* Your instructions
What do the lines say from the start of the entries through the one containing "## src/rtl/bus_addr_decoder.sv"? Repeat them exactly.

(Stored data entries)
______________________________

## src/rtl/riscv_bus_pkg.sv

```systemverilog
// Shared definitions for the data bus bridge: FSM state encoding,
// default window bases and bus-error classification codes.
package riscv_bus_pkg;

  typedef enum logic [1:0] {
    IDLE,
    RAM_RD,
    MMIO,
    DONE
  } busStateT;

  localparam logic [31:0] RAM_BASE_DEFAULT  = 32'h10010000;
  localparam logic [31:0] MMIO_BASE_DEFAULT = 32'hFF200000;

  localparam logic [1:0] BERR_NONE     = 2'd0;
  localparam logic [1:0] BERR_UNMAPPED = 2'd1;
  localparam logic [1:0] BERR_CONFLICT = 2'd2;
  localparam logic [1:0] BERR_TIMEOUT  = 2'd3;

endpackage

```

## src/rtl/bus_addr_decoder.sv

```systemverilog
// Combinational region select for the data bus: RAM window, MMIO page or
// unmapped, plus the RAM word offset relative to the window base.
module bus_addr_decoder
  import riscv_bus_pkg::*;
#(
  parameter logic [31:0] RAM_BASE  = RAM_BASE_DEFAULT,
  parameter int          RAM_AW    = 12,
  parameter logic [31:0] MMIO_BASE = MMIO_BASE_DEFAULT
) (
  input  logic [31:0]       address,
  output logic              isRam,
  output logic              isMmio,
  output logic [RAM_AW-1:0] ramWordAddr
);

  logic [31:0] ramOffset;

  // Unsigned subtraction wraps addresses below the base to huge offsets,
  // so the single upper-bits check rejects both sides of the window.
  always_comb begin
    ramOffset   = address - RAM_BASE;
    isRam       = (ramOffset >> (RAM_AW + 2)) == 32'd0;
    isMmio      = address[31:8] == MMIO_BASE[31:8];
    ramWordAddr = ramOffset[RAM_AW+1:2];
  end

endmodule

```

## src/rtl/data_bus_bridge.sv

```systemverilog
// Data bus bridge between the single-cycle core and data RAM / MMIO.
// Stalls the core while a RAM load or MMIO access is outstanding.
//
// state  | meaning
// IDLE   | decode core request; RAM stores complete here with no stall
// RAM_RD | RAM read data arriving; latch it
// MMIO   | request held toward the MMIO port until ack or timeout
// DONE   | stall released; core commits the latched data this cycle
module data_bus_bridge
  import riscv_bus_pkg::*;
#(
  parameter logic [31:0] RAM_BASE  = RAM_BASE_DEFAULT,
  parameter int          RAM_AW    = 12,
  parameter logic [31:0] MMIO_BASE = MMIO_BASE_DEFAULT,
  parameter int          TIMEOUT   = 15
) (
  input  logic              iCLK,
  input  logic              iRST_N,
  input  logic              iReadEnable,
  input  logic              iWriteEnable,
  input  logic [3:0]        iByteEnable,
  input  logic [31:0]       iAddress,
  input  logic [31:0]       iWriteData,
  output logic [31:0]       oReadData,
  output logic              oStall,
  output logic              oBusError,
  output logic [RAM_AW-1:0] oRamAddr,
  output logic              oRamWe,
  output logic [3:0]        oRamBe,
  output logic [31:0]       oRamWData,
  input  logic [31:0]       iRamRData,
  output logic              oMmioReq,
  output logic              oMmioWe,
  output logic [7:0]        oMmioAddr,
  output logic [3:0]        oMmioBe,
  output logic [31:0]       oMmioWData,
  input  logic              iMmioAck,
  input  logic [31:0]       iMmioRData
);

  localparam logic [7:0] TO_LAST = 8'(TIMEOUT - 1);

  busStateT          state;
  busStateT          stateNext;
  logic [7:0]        toCnt;
  logic [31:0]       readReg;
  logic              isRam;
  logic              isMmio;
  logic [RAM_AW-1:0] ramWordAddr;
  logic              access;
  logic              badAccess;
  logic              mmioTimeout;

  bus_addr_decoder #(
    .RAM_BASE (RAM_BASE),
    .RAM_AW   (RAM_AW),
    .MMIO_BASE(MMIO_BASE)
  ) uDecoder (
    .address    (iAddress),
    .isRam      (isRam),
    .isMmio     (isMmio),
    .ramWordAddr(ramWordAddr)
  );

  // Requests are masked while reset is held so stall drops with it.
  always_comb begin
    access      = iRST_N & (iReadEnable | iWriteEnable);
    badAccess   = (state == IDLE) & access &
                  ((iReadEnable & iWriteEnable) | (~isRam & ~isMmio));
    mmioTimeout = (state == MMIO) & ~iMmioAck & (toCnt == TO_LAST);
  end

  always_comb begin
    stateNext = state;
    oStall    = 1'b0;
    oRamWe    = 1'b0;
    oMmioReq  = 1'b0;
    case (state)
      IDLE: begin
        if (access && !badAccess) begin
          if (isRam) begin
            if (iWriteEnable) begin
              oRamWe = 1'b1;
            end else begin
              oStall    = 1'b1;
              stateNext = RAM_RD;
            end
          end else begin
            oStall    = 1'b1;
            stateNext = MMIO;
          end
        end
      end
      RAM_RD: begin
        oStall    = 1'b1;
        stateNext = DONE;
      end
      MMIO: begin
        oStall   = 1'b1;
        oMmioReq = 1'b1;
        if (iMmioAck || mmioTimeout) stateNext = DONE;
      end
      DONE: stateNext = IDLE;
      default: stateNext = IDLE;
    endcase
  end

  always_comb begin
    oBusError  = badAccess | mmioTimeout;
    oReadData  = badAccess ? 32'd0 : readReg;
    oRamAddr   = ramWordAddr;
    oRamBe     = iByteEnable;
    oRamWData  = iWriteData;
    oMmioWe    = iWriteEnable;
    oMmioAddr  = iAddress[7:0];
    oMmioBe    = iByteEnable;
    oMmioWData = iWriteData;
  end

  always_ff @(posedge iCLK or negedge iRST_N) begin
    if (!iRST_N) begin
      state   <= IDLE;
      toCnt   <= 8'd0;
      readReg <= 32'd0;
    end else begin
      state <= stateNext;
      if (state == MMIO && stateNext == MMIO) toCnt <= toCnt + 8'd1;
      else toCnt <= 8'd0;
      case (state)
        IDLE: begin
          if (badAccess) readReg <= 32'd0;
        end
        RAM_RD: readReg <= iRamRData;
        MMIO: begin
          if (iMmioAck) begin
            if (!iWriteEnable) readReg <= iMmioRData;
          end else if (mmioTimeout) begin
            readReg <= 32'd0;
          end
        end
        default: ;
      endcase
    end
  end

endmodule

```

## config.mk

```make
export PLATFORM = sky130hd
export DESIGN_NAME = data_bus_bridge
export DESIGN_NICKNAME = d
export VERILOG_FILES = /design/src/rtl/riscv_bus_pkg.sv /design/src/rtl/bus_addr_decoder.sv /design/src/rtl/data_bus_bridge.sv
export SDC_FILE = /design/constraint.sdc
export NUM_CORES = 1
export LEC_CHECK = 0
export BUFFER_PORTS_ARGS = -buffer_cell sky130_fd_sc_hd__buf_2
export CORE_AREA = 2 2 102 104
export CTS_BUF_LIST = sky130_fd_sc_hd__clkbuf_16
export CTS_CLUSTER_DIAMETER = 150
export CTS_CLUSTER_SIZE = 10
export DETAILED_ROUTE_END_ITERATION = 8
export DIE_AREA = 0 0 104 106
export GPL_ROUTABILITY_DRIVEN = 1
export GPL_TIMING_DRIVEN = 0
export MAX_ROUTING_LAYER = met4
export PLACE_DENSITY = 0.85
export SLEW_MARGIN = 20
export SYNTH_ARGS = -nofsm -noshare
export SYNTH_HDL_FRONTEND = slang
export SYNTH_SLANG_ARGS = --single-unit
```

## constraint.sdc

```tcl
create_clock -name iCLK -period 2.2 [get_ports iCLK]
set_input_delay 0 -clock iCLK [delete_from_list [all_inputs] [get_ports iCLK]]
set_output_delay 0 -clock iCLK [all_outputs]
set_load 0.05 [all_outputs]
```

* Word-level counts from Yosys, hierarchy flattened
Index checks and enable logic that the tools add are counted.
Word-level totals: register bits 42, latch bits 0, bits in writable memories 0, memory bits (read-only) 0, output and inout bits 129, memories kept 0
Cells by class: add/sub/neg operators 2, $mul 0, div/mod/pow operators 0, $lt $le $gt $ge 0, equality and inequality tests 8, shifts and indexed selects 0, multiplexer cells 20, bitwise operators 13, reduce and logical (&&, ||, !) cells 9
Operator list (count):
- $mux W32 | 4
- $pmux W32 S3 | 1
- $logic_not A32 Y1 | 1
- $sub A32 B29 Y32 const B | 1
- $eq A24 B24 Y1 const B | 1
- $add A8 B1 Y8 const B | 1
- $eq A8 B4 Y1 const B | 1
- $mux W1 | 8
- $mux W2 | 4
- $mux W8 | 1
- $pmux W2 S4 | 1
- $and A1 B1 Y1 | 7
- $eq A2 B2 Y1 const B | 3
- $ne A3 B3 Y1 const B | 2
- $not A1 Y1 | 3
- $or A1 B1 Y1 | 3
- $reduce_and A3 Y1 | 1
- $reduce_bool A3 Y1 | 1
- $eq A2 B1 Y1 const B | 1
- $logic_and A1 B1 Y1 | 2
- $logic_not A2 Y1 | 1
- $pmux W1 S2 | 1
- $reduce_or A2 Y1 | 1
- $logic_not A1 Y1 | 1
- $logic_or A1 B1 Y1 | 1

* Depth between registers and ports, before layout
depth in word-level cells 13, gate-level depth with buffers 10

* Cells and area by module
From an unflattened synthesis, not the netlist that was laid out.
Second synthesis, totals: cell total of the unflattened synthesis 416, area total of the unflattened synthesis 3659.8 um^2
By module, submodules not included:
- data_bus_bridge | instances 1, cells each 385, area an instance 3428.3 um^2, sequential area each 1051.0 um^2
- bus_addr_decoder | instances 1, cells each 31, area an instance 231.5 um^2, sequential area each 0.0 um^2

* Least setup slack after synthesis
OpenSTA, ideal clock, no wires.
kind in2out, start point input iAddress[19], end point output oRamWe, data arrival time 2703 ps, required time 2200 ps, slack -503 ps, cell stages on the path 4, buffers on the path 0, cells stage by stage or4_4 -> nor4_1 -> a211oi_4 -> nor4_1
Between the ends: longest elaborated chain between the ends 10, elaborated cells on any way between the ends 13, classes of those cells 1 x add/sub; 1 x eq/ne; 3 x mux; 5 x bitwise; 3 x reduce/logical
Ends and longest elaborated chain:
- from (decl) | line data_bus_bridge.sv:22 | input logic [31:0] iAddress,
- $sub A32 B29 Y32 | line bus_addr_decoder.sv:21 | ramOffset = address - RAM_BASE;
- $logic_not A32 Y1 | line bus_addr_decoder.sv:22 | isRam = (ramOffset >> (RAM_AW + 2)) == 32'd0;
- $not A1 Y1 | line data_bus_bridge.sv:69 | ((iReadEnable & iWriteEnable) | (~isRam & ~isMmio));
- $and A1 B1 Y1 | line data_bus_bridge.sv:69
- $or A1 B1 Y1 | line data_bus_bridge.sv:69
- $and A1 B1 Y1 | line data_bus_bridge.sv:68 | badAccess = (state == IDLE) & access &
- $logic_not A1 Y1 | line data_bus_bridge.sv:80 | if (access && !badAccess) begin
- $logic_and A1 B1 Y1 | line data_bus_bridge.sv:80
- $mux W1 (*) | line data_bus_bridge.sv:80
- $mux W1 (*) | line data_bus_bridge.sv:78 | case (state)
- to (decl) | line data_bus_bridge.sv:28 | output logic oRamWe,
Every way passes the cells marked *; elsewhere a longest branch is shown, timed or not.

* Worst setup path after layout
start point input iAddress[19], end point output oReadData[29]
Between the ends: longest elaborated chain between the ends 7, elaborated cells on any way between the ends 9, classes of those cells 1 x add/sub; 1 x eq/ne; 1 x mux; 5 x bitwise; 1 x reduce/logical
Ends and longest elaborated chain:
- $sub A32 B29 Y32 | line bus_addr_decoder.sv:21
- $logic_not A32 Y1 | line bus_addr_decoder.sv:22
- $not A1 Y1 | line data_bus_bridge.sv:69
- $and A1 B1 Y1 (*) | line data_bus_bridge.sv:69
- $or A1 B1 Y1 (*) | line data_bus_bridge.sv:69
- $and A1 B1 Y1 (*) | line data_bus_bridge.sv:68
- $mux W32 (*)
- to (decl) | line data_bus_bridge.sv:24 | output logic [31:0] oReadData,
Marks and branches as above.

______________________________

* Problem solution
## src/rtl/riscv_bus_pkg.sv

```systemverilog
// Shared definitions for the data bus bridge: FSM state encoding,
// default window bases and bus-error classification codes.
package riscv_bus_pkg;

  typedef enum logic [1:0] {
    IDLE,
    RAM_RD,
    MMIO,
    DONE
  } busStateT;

  localparam logic [31:0] RAM_BASE_DEFAULT  = 32'h10010000;
  localparam logic [31:0] MMIO_BASE_DEFAULT = 32'hFF200000;

  localparam logic [1:0] BERR_NONE     = 2'd0;
  localparam logic [1:0] BERR_UNMAPPED = 2'd1;
  localparam logic [1:0] BERR_CONFLICT = 2'd2;
  localparam logic [1:0] BERR_TIMEOUT  = 2'd3;

endpackage

```

## src/rtl/bus_addr_decoder.sv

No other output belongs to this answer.